TotalEnergies Gas & Power Limited
- Company type: Limited company (subsidiary of TotalEnergies)
- Industry: Utilities
- Founded: 1987 (as AGAS Limited)
- Headquarters: Kingswood, United Kingdom
- Area served: United Kingdom
- Key people: Dave Cranfield, Sion Roberts
- Products: Gas Electricity
- Parent: TotalEnergies
- Website: business.totalenergies.uk

= TotalEnergies Gas & Power =

French-owned UK company

TotalEnergies Gas & Power is a business energy provider in the UK. A wholly owned subsidiary of French Oil Supermajor TotalEnergies.
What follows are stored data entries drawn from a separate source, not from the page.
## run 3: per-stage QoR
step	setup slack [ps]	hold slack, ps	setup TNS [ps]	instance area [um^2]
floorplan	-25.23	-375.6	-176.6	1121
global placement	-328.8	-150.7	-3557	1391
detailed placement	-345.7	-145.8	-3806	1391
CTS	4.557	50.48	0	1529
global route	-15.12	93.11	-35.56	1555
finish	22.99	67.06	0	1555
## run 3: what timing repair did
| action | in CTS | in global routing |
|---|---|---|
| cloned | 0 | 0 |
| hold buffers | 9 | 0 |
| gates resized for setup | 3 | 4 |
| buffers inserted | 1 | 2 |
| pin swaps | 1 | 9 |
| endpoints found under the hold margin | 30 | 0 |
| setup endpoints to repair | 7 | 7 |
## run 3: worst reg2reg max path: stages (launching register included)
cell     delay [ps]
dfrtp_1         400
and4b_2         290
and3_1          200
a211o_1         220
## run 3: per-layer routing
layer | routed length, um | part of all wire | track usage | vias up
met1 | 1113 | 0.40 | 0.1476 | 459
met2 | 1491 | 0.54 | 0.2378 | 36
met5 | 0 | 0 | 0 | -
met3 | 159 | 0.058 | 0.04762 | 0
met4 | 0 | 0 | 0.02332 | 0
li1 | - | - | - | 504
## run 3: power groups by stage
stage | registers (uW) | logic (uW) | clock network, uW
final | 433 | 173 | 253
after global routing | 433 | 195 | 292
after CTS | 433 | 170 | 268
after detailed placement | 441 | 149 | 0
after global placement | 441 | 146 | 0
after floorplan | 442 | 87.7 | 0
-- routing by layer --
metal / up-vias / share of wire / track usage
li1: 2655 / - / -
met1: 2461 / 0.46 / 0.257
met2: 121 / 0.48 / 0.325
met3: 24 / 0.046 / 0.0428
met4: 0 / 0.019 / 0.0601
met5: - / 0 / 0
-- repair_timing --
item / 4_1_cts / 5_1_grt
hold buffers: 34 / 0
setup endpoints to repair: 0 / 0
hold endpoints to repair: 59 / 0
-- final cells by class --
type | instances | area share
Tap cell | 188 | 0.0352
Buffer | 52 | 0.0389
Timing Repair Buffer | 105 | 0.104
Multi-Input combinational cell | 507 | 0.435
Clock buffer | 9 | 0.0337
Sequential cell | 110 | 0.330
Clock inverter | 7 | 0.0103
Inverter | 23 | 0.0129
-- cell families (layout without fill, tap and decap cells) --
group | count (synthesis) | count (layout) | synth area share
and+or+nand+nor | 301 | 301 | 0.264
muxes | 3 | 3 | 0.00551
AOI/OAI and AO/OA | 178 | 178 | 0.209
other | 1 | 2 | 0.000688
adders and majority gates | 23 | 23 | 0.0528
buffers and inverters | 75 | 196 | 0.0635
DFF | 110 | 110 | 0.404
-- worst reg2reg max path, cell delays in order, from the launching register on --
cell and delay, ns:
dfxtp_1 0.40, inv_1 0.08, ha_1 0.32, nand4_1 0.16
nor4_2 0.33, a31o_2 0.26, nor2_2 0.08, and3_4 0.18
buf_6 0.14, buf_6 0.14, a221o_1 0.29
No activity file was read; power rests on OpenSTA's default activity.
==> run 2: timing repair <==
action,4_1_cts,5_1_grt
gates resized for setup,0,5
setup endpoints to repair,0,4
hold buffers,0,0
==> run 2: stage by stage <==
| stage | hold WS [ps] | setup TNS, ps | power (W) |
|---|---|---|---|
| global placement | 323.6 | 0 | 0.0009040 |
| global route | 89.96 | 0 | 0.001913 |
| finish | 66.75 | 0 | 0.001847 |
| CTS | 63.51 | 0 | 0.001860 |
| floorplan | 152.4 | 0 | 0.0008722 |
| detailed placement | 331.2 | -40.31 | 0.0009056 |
--- src/rtl/pm_first_fault.sv ---
module pm_first_fault #(
    parameter int N    = 20,
    localparam int IDXW = (N > 1) ? $clog2(N) : 1
) (
    input  logic            clk,
    input  logic            rst_n,
    input  logic [N-1:0]    down_a,
    input  logic [N-1:0]    down_b,
    input  logic            clr,
    output logic            valid,
    output logic [IDXW-1:0] idx,
    output logic [1:0]      chan
);
    typedef struct packed {
        logic            valid;
        logic [IDXW-1:0] idx;
        logic [1:0]      chan;
    } ff_state_t;

    ff_state_t st_d, st_q;
    logic            hit;
    logic [IDXW-1:0] pick;

    always_comb begin
        hit  = 1'b0;
        pick = '0;
        for (int i = N - 1; i >= 0; i--) begin
            if (down_a[i] || down_b[i]) begin
                hit  = 1'b1;
                pick = IDXW'(i);
            end
        end

        st_d = st_q;
        if (clr) begin
            st_d.valid = 1'b0;
        end else if (!st_q.valid && hit) begin
            st_d.valid = 1'b1;
            st_d.idx   = pick;
            st_d.chan  = {down_b[pick], down_a[pick]};
        end
    end

    always_ff @(posedge clk or negedge rst_n) begin
        if (!rst_n) st_q <= '0;
        else        st_q <= st_d;
    end

    assign valid = st_q.valid;
    assign idx   = st_q.idx;
    assign chan  = st_q.chan;
endmodule
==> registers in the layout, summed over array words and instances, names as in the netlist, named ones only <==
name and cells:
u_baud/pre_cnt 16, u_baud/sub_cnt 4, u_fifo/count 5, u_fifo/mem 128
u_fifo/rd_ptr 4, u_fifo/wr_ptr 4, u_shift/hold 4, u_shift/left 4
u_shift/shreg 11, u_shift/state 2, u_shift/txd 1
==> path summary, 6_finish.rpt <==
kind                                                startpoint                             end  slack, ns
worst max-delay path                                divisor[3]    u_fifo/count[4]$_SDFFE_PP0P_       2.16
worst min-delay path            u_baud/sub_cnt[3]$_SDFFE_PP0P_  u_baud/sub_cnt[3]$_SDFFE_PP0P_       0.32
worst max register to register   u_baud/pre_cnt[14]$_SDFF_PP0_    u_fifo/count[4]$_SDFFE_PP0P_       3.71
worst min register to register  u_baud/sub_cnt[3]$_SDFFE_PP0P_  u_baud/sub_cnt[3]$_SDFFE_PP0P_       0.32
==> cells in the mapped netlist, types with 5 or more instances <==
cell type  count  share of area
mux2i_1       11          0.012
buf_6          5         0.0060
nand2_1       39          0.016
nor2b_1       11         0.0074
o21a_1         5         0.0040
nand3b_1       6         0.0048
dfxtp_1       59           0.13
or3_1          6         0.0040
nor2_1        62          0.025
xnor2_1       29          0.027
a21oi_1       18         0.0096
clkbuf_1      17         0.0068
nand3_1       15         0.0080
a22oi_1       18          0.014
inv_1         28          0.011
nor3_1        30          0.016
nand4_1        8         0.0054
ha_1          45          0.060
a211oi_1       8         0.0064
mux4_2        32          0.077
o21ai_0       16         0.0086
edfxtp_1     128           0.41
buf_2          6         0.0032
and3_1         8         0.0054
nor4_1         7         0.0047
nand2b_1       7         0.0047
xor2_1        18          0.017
**config.mk**
```make
export PLATFORM = sky130hd
export DESIGN_NAME = dma2d_agen
export DESIGN_NICKNAME = d
export VERILOG_FILES = /design/src/rtl/dma2d_pkg.sv /design/src/rtl/dma2d_ctrl_dec.sv /design/src/rtl/dma2d_addr_step.sv /design/src/rtl/dma2d_agen.sv
export SDC_FILE = /design/constraint.sdc
export NUM_CORES = 1
export LEC_CHECK = 0
export BUFFER_PORTS_ARGS = -buffer_cell sky130_fd_sc_hd__buf_4
export CAP_MARGIN = 0
export CORE_AREA = 8 8 182 184
export DETAILED_ROUTE_END_ITERATION = 6
export DIE_AREA = 0 0 190 192
export GPL_ROUTABILITY_DRIVEN = 0
export PLACE_DENSITY = 0.76
export SYNTH_ARGS = -nofsm -noshare
export SYNTH_HDL_FRONTEND = slang
export SYNTH_HIERARCHICAL = 1
export SYNTH_SLANG_ARGS = --single-unit
```
**constraint.sdc**
```tcl
create_clock -name clk -period 2.6 [get_ports clk]
set_input_delay 0.52 -clock clk [delete_from_list [all_inputs] [get_ports clk]]
set_output_delay 0.52 -clock clk [all_outputs]
set_load 0.05 [all_outputs]
```
==> src/rtl/tmr_bank_pkg.sv <==
package tmr_bank_pkg;

    localparam int NUM_CH   = 3;
    localparam int BUS_W    = 32;
    localparam int ADDR_W   = 8;

    localparam int BIT_RUN    = 7;
    localparam int BIT_RELOAD = 6;
    localparam int BIT_FAST   = 3;

    typedef enum logic [1:0] {
        OFF_PERIOD = 2'd0,
        OFF_COUNT  = 2'd1,
        OFF_CTRL   = 2'd2,
        OFF_CLEAR  = 2'd3
    } reg_off_e;

    typedef struct packed {
        logic run;
        logic reload;
        logic fast;
    } ctrl_t;

    function automatic logic [ADDR_W-1:0] ch_base(input int idx);
        case (idx)
            0:       return 8'h00;
            1:       return 8'h20;
            default: return 8'h80;
        endcase
    endfunction

    function automatic logic [BUS_W-1:0] ctrl_pack(input ctrl_t c);
        logic [BUS_W-1:0] w;
        w = '0;
        w[BIT_RUN]    = c.run;
        w[BIT_RELOAD] = c.reload;
        w[BIT_FAST]   = c.fast;
        return w;
    endfunction

endpackage

==> src/rtl/tmr_bank_decode.sv <==
module tmr_bank_decode
    import tmr_bank_pkg::*;
(
    input  logic [ADDR_W-1:0] addr,
    output logic [NUM_CH-1:0] sel,
    output reg_off_e          off
);

    for (genvar g = 0; g < NUM_CH; g++) begin : g_sel
        localparam logic [ADDR_W-1:0] BASE = ch_base(g);
        assign sel[g] = (addr[1:0] == 2'b00) && (addr[ADDR_W-1:4] == BASE[ADDR_W-1:4]);
    end

    assign off = reg_off_e'(addr[3:2]);

endmodule

==> src/rtl/tmr_chan.sv <==
module tmr_chan
    import tmr_bank_pkg::*;
#(
    parameter int CNT_W = 16
) (
    input  logic             clk,
    input  logic             rst,
    input  logic             wr_period,
    input  logic             wr_ctrl,
    input  logic             wr_clear,
    input  logic [CNT_W-1:0] period_in,
    input  ctrl_t            ctrl_in,
    input  logic             tick_fast,
    input  logic             tick_slow,
    output logic [CNT_W-1:0] period_q,
    output logic [CNT_W-1:0] count_q,
    output ctrl_t            ctrl_q,
    output logic             irq
);

    logic tick_sel;
    logic step;
    logic underflow;

    assign tick_sel  = ctrl_q.fast ? tick_fast : tick_slow;
    assign step      = ctrl_q.run && tick_sel;
    assign underflow = step && (count_q == '0);

    always_ff @(posedge clk) begin
        if (rst) begin
            period_q <= '0;
            count_q  <= '0;
            ctrl_q   <= '0;
            irq      <= 1'b0;
        end else begin
            if (step) begin
                if (underflow)
                    count_q <= ctrl_q.reload ? period_q : {CNT_W{1'b1}};
                else
                    count_q <= count_q - 1'b1;
            end else if (wr_period && !ctrl_q.run) begin
                count_q <= period_in;
            end
            if (wr_period) period_q <= period_in;
            if (wr_ctrl)   ctrl_q   <= ctrl_in;
            if (underflow)     irq <= 1'b1;
            else if (wr_clear) irq <= 1'b0;
        end
    end

    // flag holds until a clear write
    a_r8_irq_sticky: assert property (@(posedge clk) disable iff (rst)
        irq && !wr_clear |=> irq);

    // a clear without a same-cycle underflow drops the flag
    a_r9_clear_drops: assert property (@(posedge clk) disable iff (rst)
        wr_clear && !underflow |=> !irq);

    // reload mode takes the stored period at underflow
    a_r6_reload: assert property (@(posedge clk) disable iff (rst)
        underflow && ctrl_q.reload |=> count_q == $past(period_q));

    // free-run mode wraps to all ones
    a_r7_wrap: assert property (@(posedge clk) disable iff (rst)
        underflow && !ctrl_q.reload |=> &count_q);

    // a stopped counter only moves on a period write
    a_r5_hold: assert property (@(posedge clk) disable iff (rst)
        !ctrl_q.run && !wr_period |=> $stable(count_q));

    // a period write while stopped lands in the counter
    a_r3_copy: assert property (@(posedge clk) disable iff (rst)
        !ctrl_q.run && wr_period |=> count_q == $past(period_in));

endmodule

==> src/rtl/tmr_bank.sv <==
module tmr_bank
    import tmr_bank_pkg::*;
#(
    parameter int NARROW_W = 16,
    parameter int WIDE_W   = 32
) (
    input  logic              clk,
    input  logic              rst,
    input  logic [ADDR_W-1:0] bus_addr,
    input  logic              bus_we,
    input  logic [BUS_W-1:0]  bus_wdata,
    output logic [BUS_W-1:0]  bus_rdata,
    input  logic              tick_fast,
    input  logic              tick_slow,
    output logic [NUM_CH-1:0] irq_vec,
    output logic              irq_any
);

    logic [NUM_CH-1:0]            sel;
    reg_off_e                     off;
    ctrl_t                        ctrl_wr;
    logic [NUM_CH-1:0][BUS_W-1:0] rd_period;
    logic [NUM_CH-1:0][BUS_W-1:0] rd_count;
    logic [NUM_CH-1:0][BUS_W-1:0] rd_ctrl;

    tmr_bank_decode u_dec (
        .addr (bus_addr),
        .sel  (sel),
        .off  (off)
    );

    assign ctrl_wr = '{run: bus_wdata[BIT_RUN], reload: bus_wdata[BIT_RELOAD], fast: bus_wdata[BIT_FAST]};

    for (genvar g = 0; g < NUM_CH; g++) begin : g_ch
        localparam int W = (g == NUM_CH - 1) ? WIDE_W : NARROW_W;
        logic [W-1:0] period_w;
        logic [W-1:0] count_w;
        ctrl_t        ctrl_w;

        tmr_chan #(.CNT_W(W)) u_chan (
            .clk       (clk),
            .rst       (rst),
            .wr_period (bus_we && sel[g] && off == OFF_PERIOD),
            .wr_ctrl   (bus_we && sel[g] && off == OFF_CTRL),
            .wr_clear  (bus_we && sel[g] && off == OFF_CLEAR),
            .period_in (bus_wdata[W-1:0]),
            .ctrl_in   (ctrl_wr),
            .tick_fast (tick_fast),
            .tick_slow (tick_slow),
            .period_q  (period_w),
            .count_q   (count_w),
            .ctrl_q    (ctrl_w),
            .irq       (irq_vec[g])
        );

        assign rd_period[g] = 32'(period_w);
        assign rd_count[g]  = 32'(count_w);
        assign rd_ctrl[g]   = ctrl_pack(ctrl_w);
    end

    always_comb begin
        bus_rdata = '0;
        for (int i = 0; i < NUM_CH; i++) begin
            if (sel[i]) begin
                case (off)
                    OFF_PERIOD: bus_rdata = rd_period[i];
                    OFF_COUNT:  bus_rdata = rd_count[i];
                    OFF_CTRL:   bus_rdata = rd_ctrl[i];
                    default:    bus_rdata = '0;
                endcase
            end
        end
    end

    assign irq_any = |irq_vec;

    // an address selects at most one timer
    a_r1_onehot_sel: assert property (@(posedge clk) disable iff (rst)
        $onehot0(sel));

    // the combined line rises only when some flag is set
    a_r11_any_follows: assert property (@(posedge clk) disable iff (rst)
        $rose(irq_any) |-> $countones(irq_vec) > 0);

endmodule
--- src/rtl/sertx_pkg.sv ---
package sertx_pkg;

  typedef enum logic [2:0] {
    ST_IDLE  = 3'd0,
    ST_START = 3'd1,
    ST_DATA  = 3'd2,
    ST_PAR   = 3'd3,
    ST_STOP  = 3'd4
  } tx_state_e;

  typedef struct packed {
    logic len8;
    logic stop2;
    logic par_en;
    logic par_odd;
  } tx_fmt_t;

endpackage

--- src/rtl/sertx_rstsync.sv ---
module sertx_rstsync #(
  parameter int STAGES = 2
) (
  input  logic clk_i,
  input  logic rst_ni,
  output logic rst_no
);
  logic [STAGES-1:0] sync_q;

  always_ff @(posedge clk_i or negedge rst_ni) begin
    if (!rst_ni) sync_q <= '0;
    else         sync_q <= {sync_q[STAGES-2:0], 1'b1};
  end

  assign rst_no = sync_q[STAGES-1];
endmodule

--- src/rtl/sertx_hold.sv ---
module sertx_hold #(
  parameter int W = 8
) (
  input  logic         clk_i,
  input  logic         rst_ni,
  input  logic         wr_i,
  input  logic [W-1:0] wdata_i,
  input  logic         take_i,
  output logic [W-1:0] data_o,
  output logic         full_o
);
  logic [W-1:0] data_q, data_n;
  logic         full_q, full_n;

  // A write wins over a take in the same cycle: the old byte leaves
  // and the new byte stays pending.
  always_comb begin
    data_n = data_q;
    full_n = full_q;
    if (wr_i) begin
      data_n = wdata_i;
      full_n = 1'b1;
    end else if (take_i) begin
      full_n = 1'b0;
    end
  end

  always_ff @(posedge clk_i or negedge rst_ni) begin
    if (!rst_ni) begin
      data_q <= '0;
      full_q <= 1'b0;
    end else begin
      if (wr_i) data_q <= data_n;
      full_q <= full_n;
    end
  end

  assign data_o = data_q;
  assign full_o = full_q;
endmodule

--- src/rtl/sertx_framer.sv ---
module sertx_framer
  import sertx_pkg::*;
#(
  parameter int W = 8
) (
  input  logic         clk_i,
  input  logic         rst_ni,
  input  logic         en_i,
  input  logic         tick_i,
  input  tx_fmt_t      fmt_i,
  input  logic         full_i,
  input  logic [W-1:0] data_i,
  output logic         take_o,
  output logic         txd_o
);
  localparam int CW = $clog2(W + 1);

  tx_state_e    st_q, st_n;
  tx_fmt_t      fmt_q, fmt_n;
  logic [W-1:0] sh_q, sh_n;
  logic [CW-1:0] cnt_q, cnt_n;
  logic         par_q, par_n;
  logic         stop_sec_q, stop_sec_n;
  logic         txd_q, txd_n;

  logic          adv;
  logic [W-1:0]  masked;
  logic [CW-1:0] dlen;
  logic          load;

  assign adv    = en_i & tick_i;
  assign masked = fmt_i.len8 ? data_i : {1'b0, data_i[W-2:0]};
  assign dlen   = fmt_q.len8 ? CW'(W) : CW'(W - 1);

  always_comb begin
    st_n       = st_q;
    fmt_n      = fmt_q;
    sh_n       = sh_q;
    cnt_n      = cnt_q;
    par_n      = par_q;
    stop_sec_n = stop_sec_q;
    txd_n      = txd_q;
    load       = 1'b0;

    unique case (st_q)
      ST_IDLE: begin
        txd_n = 1'b1;
        if (adv && full_i) load = 1'b1;
      end
      ST_START: begin
        if (adv) begin
          txd_n = sh_q[0];
          sh_n  = sh_q >> 1;
          cnt_n = CW'(1);
          st_n  = ST_DATA;
        end
      end
      ST_DATA: begin
        if (adv) begin
          if (cnt_q == dlen) begin
            if (fmt_q.par_en) begin
              txd_n = par_q;
              st_n  = ST_PAR;
            end else begin
              txd_n      = 1'b1;
              stop_sec_n = 1'b0;
              st_n       = ST_STOP;
            end
          end else begin
            txd_n = sh_q[0];
            sh_n  = sh_q >> 1;
            cnt_n = cnt_q + CW'(1);
          end
        end
      end
      ST_PAR: begin
        if (adv) begin
          txd_n      = 1'b1;
          stop_sec_n = 1'b0;
          st_n       = ST_STOP;
        end
      end
      ST_STOP: begin
        if (adv) begin
          if (fmt_q.stop2 && !stop_sec_q) begin
            stop_sec_n = 1'b1;
          end else if (full_i) begin
            load = 1'b1;
          end else begin
            txd_n = 1'b1;
            st_n  = ST_IDLE;
          end
        end
      end
      default: begin
        txd_n = 1'b1;
        st_n  = ST_IDLE;
      end
    endcase

    // Capture the format and the character when the start bit begins.
    if (load) begin
      st_n  = ST_START;
      txd_n = 1'b0;
      fmt_n = fmt_i;
      sh_n  = masked;
      par_n = (^masked) ^ fmt_i.par_odd;
      cnt_n = '0;
    end
  end

  always_ff @(posedge clk_i or negedge rst_ni) begin
    if (!rst_ni) begin
      st_q       <= ST_IDLE;
      fmt_q      <= '0;
      sh_q       <= '0;
      cnt_q      <= '0;
      par_q      <= 1'b0;
      stop_sec_q <= 1'b0;
      txd_q      <= 1'b1;
    end else if (adv) begin
      st_q       <= st_n;
      fmt_q      <= fmt_n;
      sh_q       <= sh_n;
      cnt_q      <= cnt_n;
      par_q      <= par_n;
      stop_sec_q <= stop_sec_n;
      txd_q      <= txd_n;
    end
  end

  assign take_o = load;
  assign txd_o  = txd_q;
endmodule
**src/rtl/isa_dec_pkg.sv**
```systemverilog
// Package: shared widths, region bounds and target type for the ISA window decoder.
// Assumes a byte-addressed host bus with eight byte lanes.
package isa_dec_pkg;
    localparam int HOST_AW = 32;
    localparam int ISA_AW  = 24;
    localparam int LOW_AW  = 20;
    localparam int BE_W    = 8;
    localparam int BYTE_AW = $clog2(BE_W);

    // Host-side boundaries (exclusive ends) of the low regions
    localparam logic [HOST_AW-1:0] MAIN_LO_END = 32'h000A_0000;
    localparam logic [HOST_AW-1:0] LEGACY_END  = 32'h0010_0000;
    localparam logic [HOST_AW-1:0] MAIN_HI_END = 32'h0800_0000;
    // Offsets inside the top 16 MB of host space
    localparam logic [ISA_AW-1:0]  HIWIN_BASE  = 24'hF8_0000;
    localparam logic [ISA_AW-1:0]  ROM_BASE    = 24'hFE_0000;

    typedef enum logic [1:0] {
        TGT_MAIN = 2'd0,
        TGT_ISA  = 2'd1,
        TGT_ROM  = 2'd2,
        TGT_NONE = 2'd3
    } tgt_e;
endpackage

```
**src/rtl/isa_be_encoder.sv**
```systemverilog
// Module: turns active-low byte enables into the byte offset of the lowest
// enabled lane, plus a flag that says whether any lane is enabled.
// Assumes BYTE_AW is wide enough to index BE_W lanes.
module isa_be_encoder #(
    parameter int BE_W    = 8,
    parameter int BYTE_AW = 3
) (
    input  logic [BE_W-1:0]    be_n,
    output logic [BYTE_AW-1:0] byte_off,
    output logic               any_en
);
    // Priority scan: the lowest enabled lane wins because it is written last.
    always_comb begin
        byte_off = '0;
        for (int i = BE_W - 1; i >= 0; i--) begin
            if (!be_n[i]) byte_off = BYTE_AW'(i);
        end
    end

    // A cycle counts only if at least one lane is enabled.
    assign any_en = ~&be_n;
endmodule

```
**src/rtl/isa_region_decode.sv**
```systemverilog
// Module: combinational address map. It classifies a host address (without
// byte bits) and forms the upper ISA address bits for ISA targets.
// Assumes HOST_AW > ISA_AW > LOW_AW > BYTE_AW.
module isa_region_decode
    import isa_dec_pkg::*;
#(
    parameter int HA_W  = 32,
    parameter int IA_W  = 24,
    parameter int LA_W  = 20,
    parameter int BA_W  = 3
) (
    input  logic [HA_W-1:BA_W] addr_hi,
    output tgt_e               tgt,
    output logic [IA_W-1:BA_W] isa_hi,
    output logic               low_mb
);
    logic [HA_W-1:0] full;
    logic            top_ok;
    logic            in_main;
    logic            in_legacy;
    logic            in_hiwin;
    logic            in_rom;

    assign full = {addr_hi, {BA_W{1'b0}}};

    // Region membership tests; the upper-byte check guards both top regions.
    always_comb begin
        top_ok    = &full[HA_W-1:IA_W];
        in_main   = (full < HA_W'(MAIN_LO_END)) ||
                    ((full >= HA_W'(LEGACY_END)) && (full < HA_W'(MAIN_HI_END)));
        in_legacy = (full >= HA_W'(MAIN_LO_END)) && (full < HA_W'(LEGACY_END));
        in_hiwin  = top_ok && (full[IA_W-1:0] >= IA_W'(HIWIN_BASE)) &&
                    (full[IA_W-1:0] < IA_W'(ROM_BASE));
        in_rom    = top_ok && (full[IA_W-1:0] >= IA_W'(ROM_BASE));
    end

    // Select the one target and build the ISA-side address.
    always_comb begin
        tgt    = TGT_NONE;
        isa_hi = '0;
        if (in_main) begin
            tgt = TGT_MAIN;
        end else if (in_legacy || in_hiwin) begin
            tgt    = TGT_ISA;
            isa_hi = full[IA_W-1:BA_W];
        end else if (in_rom) begin
            tgt = TGT_ROM;
        end
        low_mb = (tgt == TGT_ISA) && ~|isa_hi[IA_W-1:LA_W];
    end
endmodule

```
**src/rtl/isa_cycle_regs.sv**
```systemverilog
// Module: output register stage. It loads a decode result when an idle cycle
// starts, holds it until the end pulse, and then returns to idle.
// Assumes the decode inputs are stable in the clock where cyc_start is high.
module isa_cycle_regs
    import isa_dec_pkg::*;
#(
    parameter int IA_W = 24,
    parameter int BA_W = 3
) (
    input  logic               clk,
    input  logic               rst_n,
    input  logic               cyc_start,
    input  logic               cyc_end,
    input  logic               be_any,
    input  logic               wr,
    input  tgt_e               tgt,
    input  logic [IA_W-1:BA_W] isa_hi,
    input  logic [BA_W-1:0]    byte_off,
    input  logic               low_mb,
    output logic [IA_W-1:0]    isa_addr,
    output logic               full_rd_n,
    output logic               full_wr_n,
    output logic               low_rd_n,
    output logic               low_wr_n,
    output logic               mem_sel,
    output logic               rom_sel,
    output logic               decode_miss
);
    logic            busy;
    logic            is_isa;
    logic [IA_W-1:0] nxt_addr;

    // Next-value terms for a cycle that is being opened.
    always_comb begin
        is_isa   = (tgt == TGT_ISA);
        nxt_addr = is_isa ? {isa_hi, byte_off} : '0;
    end

    // Cycle state: reset or end clears; an idle start with lanes loads.
    always_ff @(posedge clk) begin
        if (!rst_n || (busy && cyc_end)) begin
            busy        <= 1'b0;
            isa_addr    <= '0;
            full_rd_n   <= 1'b1;
            full_wr_n   <= 1'b1;
            low_rd_n    <= 1'b1;
            low_wr_n    <= 1'b1;
            mem_sel     <= 1'b0;
            rom_sel     <= 1'b0;
            decode_miss <= 1'b0;
        end else if (!busy && cyc_start && be_any) begin
            busy        <= 1'b1;
            isa_addr    <= nxt_addr;
            full_rd_n   <= !(is_isa && !wr);
            full_wr_n   <= !(is_isa && wr);
            low_rd_n    <= !(is_isa && low_mb && !wr);
            low_wr_n    <= !(is_isa && low_mb && wr);
            mem_sel     <= (tgt == TGT_MAIN);
            rom_sel     <= (tgt == TGT_ROM);
            decode_miss <= (tgt == TGT_NONE);
        end
    end
endmodule

```
**src/rtl/isa_window_decoder.sv**
```systemverilog
// Module: top of the host-to-ISA memory window decoder. It joins the
// byte-lane encoder, the region decoder and the registered output stage.
// Assumes host_addr and host_be_n are valid while cyc_start is high.
module isa_window_decoder
    import isa_dec_pkg::*;
#(
    parameter int HA_W = isa_dec_pkg::HOST_AW,
    parameter int IA_W = isa_dec_pkg::ISA_AW,
    parameter int LA_W = isa_dec_pkg::LOW_AW,
    parameter int BE_N = isa_dec_pkg::BE_W,
    localparam int BA_W = $clog2(BE_N)
) (
    input  logic               clk,
    input  logic               rst_n,
    input  logic               cyc_start,
    input  logic               cyc_end,
    input  logic [HA_W-1:BA_W] host_addr,
    input  logic [BE_N-1:0]    host_be_n,
    input  logic               host_wr,
    output logic [IA_W-1:0]    isa_addr,
    output logic               full_rd_n,
    output logic               full_wr_n,
    output logic               low_rd_n,
    output logic               low_wr_n,
    output logic               mem_sel,
    output logic               rom_sel,
    output logic               decode_miss
);
    logic [BA_W-1:0]    byte_off;
    logic               be_any;
    tgt_e               tgt;
    logic [IA_W-1:BA_W] isa_hi;
    logic               low_mb;

    isa_be_encoder #(.BE_W(BE_N), .BYTE_AW(BA_W)) u_be (
        .be_n     (host_be_n),
        .byte_off (byte_off),
        .any_en   (be_any)
    );

    isa_region_decode #(.HA_W(HA_W), .IA_W(IA_W), .LA_W(LA_W), .BA_W(BA_W)) u_map (
        .addr_hi (host_addr),
        .tgt     (tgt),
        .isa_hi  (isa_hi),
        .low_mb  (low_mb)
    );

    isa_cycle_regs #(.IA_W(IA_W), .BA_W(BA_W)) u_regs (
        .clk         (clk),
        .rst_n       (rst_n),
        .cyc_start   (cyc_start),
        .cyc_end     (cyc_end),
        .be_any      (be_any),
        .wr          (host_wr),
        .tgt         (tgt),
        .isa_hi      (isa_hi),
        .byte_off    (byte_off),
        .low_mb      (low_mb),
        .isa_addr    (isa_addr),
        .full_rd_n   (full_rd_n),
        .full_wr_n   (full_wr_n),
        .low_rd_n    (low_rd_n),
        .low_wr_n    (low_wr_n),
        .mem_sel     (mem_sel),
        .rom_sel     (rom_sel),
        .decode_miss (decode_miss)
    );
endmodule

```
It is the largest industrial and commercial natural gas supplier in the UK.

==History==
Formed during the deregulation of the business gas market in 1987 as AGAS Limited, it is the first independent supplier of gas to the UK market. In 1996 the company became a wholly owned subsidiary of Elf Aquitaine and changed its name to Elf Business Energy in 1999. When the parent group Elf Aquitaine merged with Total Fina to become TotalFinaElf in 2000 the company name was changed to TotalFinaElf Gas and Power Limited. In 2003 the company name was changed to Total Gas & Power Limited as part of the global rebranding of the Total Group.